*** PROVIDED ENTRIES
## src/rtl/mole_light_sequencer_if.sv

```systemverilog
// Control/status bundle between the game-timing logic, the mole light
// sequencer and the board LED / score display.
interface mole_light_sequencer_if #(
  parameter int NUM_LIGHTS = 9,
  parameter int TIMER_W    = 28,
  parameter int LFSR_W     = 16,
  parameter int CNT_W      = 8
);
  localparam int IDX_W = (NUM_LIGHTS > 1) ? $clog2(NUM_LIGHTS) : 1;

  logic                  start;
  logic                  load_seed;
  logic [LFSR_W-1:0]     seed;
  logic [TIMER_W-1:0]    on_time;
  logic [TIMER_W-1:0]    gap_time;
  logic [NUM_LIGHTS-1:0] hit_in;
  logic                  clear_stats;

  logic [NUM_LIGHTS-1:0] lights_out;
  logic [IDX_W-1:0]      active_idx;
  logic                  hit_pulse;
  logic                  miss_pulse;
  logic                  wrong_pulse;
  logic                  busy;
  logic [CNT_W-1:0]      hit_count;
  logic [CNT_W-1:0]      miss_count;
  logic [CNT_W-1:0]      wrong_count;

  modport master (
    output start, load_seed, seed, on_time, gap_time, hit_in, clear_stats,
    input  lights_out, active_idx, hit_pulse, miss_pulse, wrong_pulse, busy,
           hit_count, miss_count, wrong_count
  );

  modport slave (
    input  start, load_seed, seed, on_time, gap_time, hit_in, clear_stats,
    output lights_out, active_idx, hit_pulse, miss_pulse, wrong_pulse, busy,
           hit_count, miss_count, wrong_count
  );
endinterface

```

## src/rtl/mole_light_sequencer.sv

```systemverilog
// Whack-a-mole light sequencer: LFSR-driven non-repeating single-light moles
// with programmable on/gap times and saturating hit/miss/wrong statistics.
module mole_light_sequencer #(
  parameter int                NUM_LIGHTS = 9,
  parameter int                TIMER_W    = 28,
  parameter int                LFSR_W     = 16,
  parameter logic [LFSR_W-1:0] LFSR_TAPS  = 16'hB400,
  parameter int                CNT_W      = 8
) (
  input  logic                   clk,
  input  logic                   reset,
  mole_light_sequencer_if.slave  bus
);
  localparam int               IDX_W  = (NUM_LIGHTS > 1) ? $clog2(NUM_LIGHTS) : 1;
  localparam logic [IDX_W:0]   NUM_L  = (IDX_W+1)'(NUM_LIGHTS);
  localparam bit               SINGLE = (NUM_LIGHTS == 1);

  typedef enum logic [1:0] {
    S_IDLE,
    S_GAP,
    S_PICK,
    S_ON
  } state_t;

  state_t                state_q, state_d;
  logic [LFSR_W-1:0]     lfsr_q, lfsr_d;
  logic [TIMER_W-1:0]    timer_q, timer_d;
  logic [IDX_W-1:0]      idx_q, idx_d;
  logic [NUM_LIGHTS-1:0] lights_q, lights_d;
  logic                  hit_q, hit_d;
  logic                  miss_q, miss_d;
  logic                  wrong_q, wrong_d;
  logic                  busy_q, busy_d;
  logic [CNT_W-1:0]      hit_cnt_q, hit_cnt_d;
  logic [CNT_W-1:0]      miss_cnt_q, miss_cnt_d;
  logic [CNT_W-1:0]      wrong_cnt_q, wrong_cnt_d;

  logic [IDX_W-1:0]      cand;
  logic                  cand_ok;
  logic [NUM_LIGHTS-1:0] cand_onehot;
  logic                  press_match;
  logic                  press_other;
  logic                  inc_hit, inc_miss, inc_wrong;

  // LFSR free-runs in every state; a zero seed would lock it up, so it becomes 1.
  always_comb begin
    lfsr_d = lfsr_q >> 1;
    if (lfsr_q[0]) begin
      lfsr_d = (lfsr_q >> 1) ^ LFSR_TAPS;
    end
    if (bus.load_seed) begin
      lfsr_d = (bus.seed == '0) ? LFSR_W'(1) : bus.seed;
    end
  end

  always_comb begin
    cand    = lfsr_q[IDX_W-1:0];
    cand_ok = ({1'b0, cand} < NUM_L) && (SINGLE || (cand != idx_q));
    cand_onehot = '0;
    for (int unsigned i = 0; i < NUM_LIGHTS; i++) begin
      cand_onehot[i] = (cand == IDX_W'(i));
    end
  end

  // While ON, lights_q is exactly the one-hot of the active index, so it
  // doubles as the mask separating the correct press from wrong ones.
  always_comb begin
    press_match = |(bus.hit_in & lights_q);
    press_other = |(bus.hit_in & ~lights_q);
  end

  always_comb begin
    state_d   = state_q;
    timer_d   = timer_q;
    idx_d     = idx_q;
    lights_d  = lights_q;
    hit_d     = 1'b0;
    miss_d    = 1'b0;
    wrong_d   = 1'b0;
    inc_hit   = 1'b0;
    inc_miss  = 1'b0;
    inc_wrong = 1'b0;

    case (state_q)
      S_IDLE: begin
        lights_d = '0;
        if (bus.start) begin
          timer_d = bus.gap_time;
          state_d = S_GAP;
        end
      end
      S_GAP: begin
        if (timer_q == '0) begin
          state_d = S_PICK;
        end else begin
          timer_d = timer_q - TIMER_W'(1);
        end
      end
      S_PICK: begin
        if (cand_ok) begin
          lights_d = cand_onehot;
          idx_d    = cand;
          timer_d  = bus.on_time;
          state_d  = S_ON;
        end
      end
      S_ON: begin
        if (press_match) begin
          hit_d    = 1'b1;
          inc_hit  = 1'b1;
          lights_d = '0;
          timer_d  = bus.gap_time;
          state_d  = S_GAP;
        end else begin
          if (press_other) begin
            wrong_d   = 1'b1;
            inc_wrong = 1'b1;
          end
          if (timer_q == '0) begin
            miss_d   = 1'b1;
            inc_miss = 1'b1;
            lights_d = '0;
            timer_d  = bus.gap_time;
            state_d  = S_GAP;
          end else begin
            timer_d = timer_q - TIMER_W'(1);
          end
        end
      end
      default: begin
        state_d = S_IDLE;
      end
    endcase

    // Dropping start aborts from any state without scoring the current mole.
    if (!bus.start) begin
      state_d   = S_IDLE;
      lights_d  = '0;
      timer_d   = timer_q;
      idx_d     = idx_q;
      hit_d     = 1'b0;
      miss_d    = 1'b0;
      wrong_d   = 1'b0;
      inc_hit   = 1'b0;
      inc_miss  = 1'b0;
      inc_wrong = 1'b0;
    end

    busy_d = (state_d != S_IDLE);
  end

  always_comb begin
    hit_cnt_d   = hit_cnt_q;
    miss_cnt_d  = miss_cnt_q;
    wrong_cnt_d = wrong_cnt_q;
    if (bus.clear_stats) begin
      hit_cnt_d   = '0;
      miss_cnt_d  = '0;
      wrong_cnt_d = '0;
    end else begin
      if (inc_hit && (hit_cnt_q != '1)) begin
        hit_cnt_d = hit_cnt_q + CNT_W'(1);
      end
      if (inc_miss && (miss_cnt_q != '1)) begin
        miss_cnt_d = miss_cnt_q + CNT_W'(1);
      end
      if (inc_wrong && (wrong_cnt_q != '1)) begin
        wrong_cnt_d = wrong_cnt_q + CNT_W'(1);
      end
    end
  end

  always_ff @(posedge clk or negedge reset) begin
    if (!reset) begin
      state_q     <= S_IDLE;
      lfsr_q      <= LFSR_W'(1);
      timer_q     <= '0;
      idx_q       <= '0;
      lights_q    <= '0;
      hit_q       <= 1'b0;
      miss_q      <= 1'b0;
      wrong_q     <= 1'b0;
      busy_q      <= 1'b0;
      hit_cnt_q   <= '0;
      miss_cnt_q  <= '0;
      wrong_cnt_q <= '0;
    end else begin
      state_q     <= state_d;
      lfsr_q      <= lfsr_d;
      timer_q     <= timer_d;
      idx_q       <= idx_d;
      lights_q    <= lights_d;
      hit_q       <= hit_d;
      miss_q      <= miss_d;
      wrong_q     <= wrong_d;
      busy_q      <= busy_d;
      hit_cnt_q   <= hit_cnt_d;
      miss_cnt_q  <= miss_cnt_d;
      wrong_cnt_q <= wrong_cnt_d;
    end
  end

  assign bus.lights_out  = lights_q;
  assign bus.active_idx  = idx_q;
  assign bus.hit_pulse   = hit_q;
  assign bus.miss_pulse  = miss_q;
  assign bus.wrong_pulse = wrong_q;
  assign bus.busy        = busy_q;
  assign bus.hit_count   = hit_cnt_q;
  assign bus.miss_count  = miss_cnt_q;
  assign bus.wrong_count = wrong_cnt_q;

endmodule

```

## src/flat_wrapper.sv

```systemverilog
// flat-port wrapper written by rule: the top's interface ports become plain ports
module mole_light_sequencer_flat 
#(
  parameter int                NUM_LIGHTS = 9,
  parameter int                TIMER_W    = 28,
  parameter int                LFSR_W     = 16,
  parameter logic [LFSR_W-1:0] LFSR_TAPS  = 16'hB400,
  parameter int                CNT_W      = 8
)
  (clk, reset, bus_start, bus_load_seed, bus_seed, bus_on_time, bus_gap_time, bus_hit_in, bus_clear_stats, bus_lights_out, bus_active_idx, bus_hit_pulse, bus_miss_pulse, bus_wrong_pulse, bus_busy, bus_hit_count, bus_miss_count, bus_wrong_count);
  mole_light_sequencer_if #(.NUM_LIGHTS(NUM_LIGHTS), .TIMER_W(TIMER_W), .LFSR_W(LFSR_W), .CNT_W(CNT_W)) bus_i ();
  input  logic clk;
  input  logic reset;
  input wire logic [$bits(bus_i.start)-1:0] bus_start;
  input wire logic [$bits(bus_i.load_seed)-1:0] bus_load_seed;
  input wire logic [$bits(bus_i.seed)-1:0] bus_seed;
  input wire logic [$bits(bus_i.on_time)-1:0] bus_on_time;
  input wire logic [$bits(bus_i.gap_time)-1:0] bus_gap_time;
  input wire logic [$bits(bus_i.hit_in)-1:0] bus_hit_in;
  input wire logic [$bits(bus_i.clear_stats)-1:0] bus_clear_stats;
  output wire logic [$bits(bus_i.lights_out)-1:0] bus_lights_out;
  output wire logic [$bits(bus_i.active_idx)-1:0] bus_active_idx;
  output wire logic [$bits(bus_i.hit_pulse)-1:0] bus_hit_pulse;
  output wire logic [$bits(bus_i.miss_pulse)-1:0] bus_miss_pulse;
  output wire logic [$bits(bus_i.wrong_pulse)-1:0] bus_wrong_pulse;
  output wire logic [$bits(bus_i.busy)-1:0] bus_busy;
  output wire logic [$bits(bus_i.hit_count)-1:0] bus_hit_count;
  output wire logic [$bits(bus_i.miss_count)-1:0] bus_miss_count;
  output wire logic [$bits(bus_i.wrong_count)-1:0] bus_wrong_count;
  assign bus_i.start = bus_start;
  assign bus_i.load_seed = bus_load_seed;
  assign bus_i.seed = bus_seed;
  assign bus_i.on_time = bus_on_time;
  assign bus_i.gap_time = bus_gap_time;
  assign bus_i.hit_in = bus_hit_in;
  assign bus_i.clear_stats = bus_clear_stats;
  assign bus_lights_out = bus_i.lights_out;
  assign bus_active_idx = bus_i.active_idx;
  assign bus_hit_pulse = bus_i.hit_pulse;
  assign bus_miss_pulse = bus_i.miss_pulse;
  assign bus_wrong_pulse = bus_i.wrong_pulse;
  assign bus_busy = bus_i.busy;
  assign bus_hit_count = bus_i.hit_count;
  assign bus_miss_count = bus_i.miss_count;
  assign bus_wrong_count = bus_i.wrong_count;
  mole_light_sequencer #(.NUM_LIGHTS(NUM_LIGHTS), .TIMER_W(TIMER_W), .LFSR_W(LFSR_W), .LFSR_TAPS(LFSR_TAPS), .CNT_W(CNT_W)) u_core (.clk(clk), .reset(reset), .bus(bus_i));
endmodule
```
******
*** PROVIDED ENTRIES
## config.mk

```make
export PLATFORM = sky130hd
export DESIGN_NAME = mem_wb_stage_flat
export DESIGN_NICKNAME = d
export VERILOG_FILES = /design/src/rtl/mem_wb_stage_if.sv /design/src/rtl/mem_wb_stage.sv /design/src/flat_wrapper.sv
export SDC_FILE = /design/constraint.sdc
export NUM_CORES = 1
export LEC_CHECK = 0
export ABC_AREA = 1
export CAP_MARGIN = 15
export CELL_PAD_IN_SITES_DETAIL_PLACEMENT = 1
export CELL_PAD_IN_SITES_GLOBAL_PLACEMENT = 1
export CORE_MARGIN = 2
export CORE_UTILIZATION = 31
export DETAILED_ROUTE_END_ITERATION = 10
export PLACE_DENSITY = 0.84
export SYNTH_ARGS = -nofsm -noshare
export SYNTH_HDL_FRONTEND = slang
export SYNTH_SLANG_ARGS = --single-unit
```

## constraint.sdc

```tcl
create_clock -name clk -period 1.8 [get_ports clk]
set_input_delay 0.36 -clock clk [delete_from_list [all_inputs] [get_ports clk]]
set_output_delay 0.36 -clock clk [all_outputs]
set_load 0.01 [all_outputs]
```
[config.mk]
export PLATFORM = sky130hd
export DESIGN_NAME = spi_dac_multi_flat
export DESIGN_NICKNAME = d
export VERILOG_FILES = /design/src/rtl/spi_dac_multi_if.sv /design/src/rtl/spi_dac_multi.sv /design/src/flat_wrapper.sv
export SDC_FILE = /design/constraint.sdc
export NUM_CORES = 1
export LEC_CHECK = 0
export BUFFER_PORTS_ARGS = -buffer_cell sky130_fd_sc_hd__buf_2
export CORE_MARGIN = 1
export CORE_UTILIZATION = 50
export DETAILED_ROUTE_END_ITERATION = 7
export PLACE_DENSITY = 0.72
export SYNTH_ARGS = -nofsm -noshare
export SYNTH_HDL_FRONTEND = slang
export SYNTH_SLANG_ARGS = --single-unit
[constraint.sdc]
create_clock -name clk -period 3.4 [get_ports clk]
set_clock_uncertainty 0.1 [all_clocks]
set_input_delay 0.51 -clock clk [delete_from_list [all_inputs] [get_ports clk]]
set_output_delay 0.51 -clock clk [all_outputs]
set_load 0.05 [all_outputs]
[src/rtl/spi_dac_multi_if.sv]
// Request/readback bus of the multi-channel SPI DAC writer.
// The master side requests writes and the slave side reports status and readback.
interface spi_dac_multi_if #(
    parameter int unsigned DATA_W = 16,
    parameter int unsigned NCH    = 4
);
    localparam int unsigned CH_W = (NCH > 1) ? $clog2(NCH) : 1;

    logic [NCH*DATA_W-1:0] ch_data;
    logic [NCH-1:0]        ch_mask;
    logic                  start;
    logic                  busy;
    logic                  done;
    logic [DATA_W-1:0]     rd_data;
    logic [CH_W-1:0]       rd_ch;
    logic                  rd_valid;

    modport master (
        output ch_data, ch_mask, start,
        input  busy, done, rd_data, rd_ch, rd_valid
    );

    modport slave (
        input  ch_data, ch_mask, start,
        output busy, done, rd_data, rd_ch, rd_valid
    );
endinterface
******
| YOUR GOAL |
Your response should be made up of the lines in the data that contain the word "period".

| TASK OUTPUT |
create_clock -name clk -period 1.8 [get_ports clk]
create_clock -name clk -period 3.4 [get_ports clk]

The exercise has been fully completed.